MINNEAPOLIS (AP) -- The FBI is monitoring suspected terror cells in Minneapolis and several other U.S. cities, based partly on U.S. intelligence and information from al-Qaida members in custody, a terrorism expert said Tuesday.
"They're clearly monitoring a whole variety of suspected cells in the United States," Neil Livingstone, a Washington-based security consultant with close ties to U.S. intelligence agencies, told the Star Tribune of Minneapolis.
ABC-TV News reported several dozen of the suspected cell members are U.S. citizens who underwent terrorist training at al-Qaida camps in Afghanistan in the late 1990s.

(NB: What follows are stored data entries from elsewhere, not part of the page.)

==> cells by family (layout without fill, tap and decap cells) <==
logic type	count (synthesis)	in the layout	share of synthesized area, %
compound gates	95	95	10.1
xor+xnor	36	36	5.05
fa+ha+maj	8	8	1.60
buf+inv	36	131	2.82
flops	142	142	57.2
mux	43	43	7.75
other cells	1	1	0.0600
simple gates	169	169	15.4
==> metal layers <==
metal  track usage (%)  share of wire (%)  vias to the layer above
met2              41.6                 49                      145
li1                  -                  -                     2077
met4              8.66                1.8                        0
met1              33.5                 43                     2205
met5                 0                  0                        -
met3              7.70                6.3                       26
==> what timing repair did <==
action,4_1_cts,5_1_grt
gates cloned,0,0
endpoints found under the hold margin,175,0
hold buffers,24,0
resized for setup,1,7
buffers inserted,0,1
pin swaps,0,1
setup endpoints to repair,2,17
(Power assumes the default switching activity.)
--- config.mk ---
export PLATFORM = sky130hd
export DESIGN_NAME = input_loop_divider_config_regs
export DESIGN_NICKNAME = d
export VERILOG_FILES = /design/src/logic/loop_cfg_pkg.sv /design/src/logic/clock_divider.sv /design/src/logic/input_loop_divider_config_regs.sv
export SDC_FILE = /design/constraint.sdc
export NUM_CORES = 1
export LEC_CHECK = 0
export ABC_AREA = 1
export BUFFER_PORTS_ARGS = -buffer_cell sky130_fd_sc_hd__buf_2
export CAP_MARGIN = 10
export CELL_PAD_IN_SITES_DETAIL_PLACEMENT = 0
export CELL_PAD_IN_SITES_GLOBAL_PLACEMENT = 1
export CORE_MARGIN = 2
export CORE_UTILIZATION = 48
export CTS_CLUSTER_DIAMETER = 120
export DETAILED_ROUTE_END_ITERATION = 8
export PLACE_DENSITY = 0.88
export RECOVER_POWER = 50
export SYNTH_ARGS = -nofsm -noshare
export SYNTH_HDL_FRONTEND = slang
export SYNTH_SLANG_ARGS = --single-unit
--- constraint.sdc ---
create_clock -name clk_sys -period 6.7 [get_ports clk_sys]
set_input_delay 0.67 -clock clk_sys [delete_from_list [all_inputs] [get_ports clk_sys]]
set_output_delay 0.67 -clock clk_sys [all_outputs]
set_load 0.02 [all_outputs]
--- src/logic/loop_cfg_pkg.sv ---
package loop_cfg_pkg;
   // Register offsets
   localparam logic [11:0] ADDR_CONFIG    = 12'h000;
   localparam logic [11:0] ADDR_READBACK  = 12'h004;
   localparam logic [11:0] ADDR_TAG_LO    = 12'h005;
   localparam logic [11:0] ADDR_TAG_HI    = 12'h006;
   localparam logic [11:0] ADDR_PRI_LO    = 12'h010;
   localparam logic [11:0] ADDR_PRI_HI    = 12'h011;
   localparam logic [11:0] ADDR_SEC_LO    = 12'h012;
   localparam logic [11:0] ADDR_SEC_HI    = 12'h013;
   localparam logic [11:0] ADDR_TEST      = 12'h014;
   localparam logic [11:0] ADDR_RSVD      = 12'h015;
   localparam logic [11:0] ADDR_FB_LO     = 12'h016;
   localparam logic [11:0] ADDR_FB_HI     = 12'h017;
   // Field positions
   localparam int SOFT_RESET_BIT  = 5;
   localparam int READBACK_BIT    = 0;
   localparam int DIV_HI_BITS     = 2;
   localparam int TEST_DIV_BITS   = 6;
   // Reset values
   localparam logic [7:0] CONFIG_RESET = 8'h00;
   localparam logic [7:0] BYTE_RESET   = 8'h00;
   localparam logic [9:0] DIV10_RESET  = 10'h001;
   localparam logic [5:0] DIV6_RESET   = 6'h01;
   localparam int NUM_DIVIDERS = 4;

   typedef struct packed {
      logic [7:0] config_b;
      logic [7:0] readback;
      logic [7:0] tagLo;
      logic [7:0] tagHi;
      logic [9:0] priDiv;
      logic [9:0] secDiv;
      logic [5:0] testDiv;
      logic [9:0] fbDiv;
   } reg_set_t;

   typedef struct packed {
      logic        wr;
      logic [11:0] addr;
      logic [7:0]  data;
   } reg_req_t;
endpackage

--- src/logic/clock_divider.sv ---
`timescale 1ns/1ns
module clock_divider
   import loop_cfg_pkg::*;
(
   input  wire logic       clk_sys,  // System clock
   input  wire logic       nrst,     // Async reset, active low
   input  wire logic       clkIn,    // Divider input clock (sync level)
   input  wire logic [9:0] divValue, // Active divide ratio
   output logic            divPulse  // One pulse per ratio edges
);
   logic       clkInDly_q;
   logic [9:0] count_q;
   logic [9:0] count_d;
   logic [9:0] lastDiv_q;
   logic [9:0] ratio;
   logic       rise;
   logic       hit;
   logic       divPulse_d;

   // Zero behaves as one
   assign ratio      = (divValue == 10'h000) ? 10'h001 : divValue;        // [RQ8] [RQ11]
   assign rise       = clkIn & ~clkInDly_q;
   assign hit        = rise && (count_q + 10'h001 >= ratio);
   assign count_d    = (divValue != lastDiv_q) ? 10'h000 :
                       hit ? 10'h000 : rise ? count_q + 10'h001 : count_q; // [RQ13]
   assign divPulse_d = (divValue == lastDiv_q) && hit;                    // [RQ13]

   always_ff @(posedge clk_sys or negedge nrst)
   begin
      if (!nrst)
      begin
         clkInDly_q <= 1'b0;
         count_q    <= 10'h000;
         lastDiv_q  <= 10'h001;
         divPulse   <= 1'b0;
      end
      else
      begin
         clkInDly_q <= clkIn;
         count_q    <= count_d;
         lastDiv_q  <= divValue;
         divPulse   <= divPulse_d;
      end
   end
endmodule // clock_divider
`config.mk`:
```
export PLATFORM = sky130hd
export DESIGN_NAME = pam_port_mux
export DESIGN_NICKNAME = d
export VERILOG_FILES = /design/src/core/pam_pkg.sv /design/src/core/pam_edge_filter.sv /design/src/core/pam_port_mux.sv
export SDC_FILE = /design/constraint.sdc
export NUM_CORES = 1
export LEC_CHECK = 0
export BUFFER_PORTS_ARGS = -buffer_cell sky130_fd_sc_hd__buf_2
export CORE_UTILIZATION = 45
export CTS_CLUSTER_SIZE = 10
export DETAILED_ROUTE_END_ITERATION = 7
export PLACE_DENSITY = 0.74
export SYNTH_ARGS = -nofsm -noshare
export SYNTH_HDL_FRONTEND = slang
export SYNTH_SLANG_ARGS = --single-unit
```
`constraint.sdc`:
```
create_clock -name hclk -period 2.04 [get_ports hclk]
set_input_delay 0.612 -clock hclk [delete_from_list [all_inputs] [get_ports hclk]]
set_output_delay 0.612 -clock hclk [all_outputs]
set_load 0.01 [all_outputs]
```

ABC reported that Minneapolis is one of nine cities FBI agents are focusing on in the search for al-Qaida cells. The rest are New York, Boston, Portland, Ore., Houston, Seattle, Miami and two cities where men believed tied to Osama bin Laden's network were arrested: Detroit and Buffalo, N.Y.
ABC said documents found in Afghanistan mentioned the U.S. cities where cells are believed to be located.
Meanwhile, Minnesota law enforcement officials had little to say about a terrorist investigation in the Twin Cities, the scene last year of the arrest of alleged Sept. 11 conspirator Zacarias Moussaoui and the shutdown of several money transfer operations with alleged terrorist links.
The FBI's local Joint Terrorism Task Force "continues to investigate numerous counter-terrorism matters, and we do not comment on the specifics of those cases or specifics of any operations," said spokesman Paul McCabe.
State Public Safety Commissioner Charlie Weaver said that he is aware that "there may be an investigation into a possible terrorism cell" in Minnesota, but that he knew none of the specifics.
Hennepin County Sheriff Patrick McGowan knows nothing about the alleged surveillance, although he has helped to coordinate the task force, said spokeswoman Roseann Campagnoli.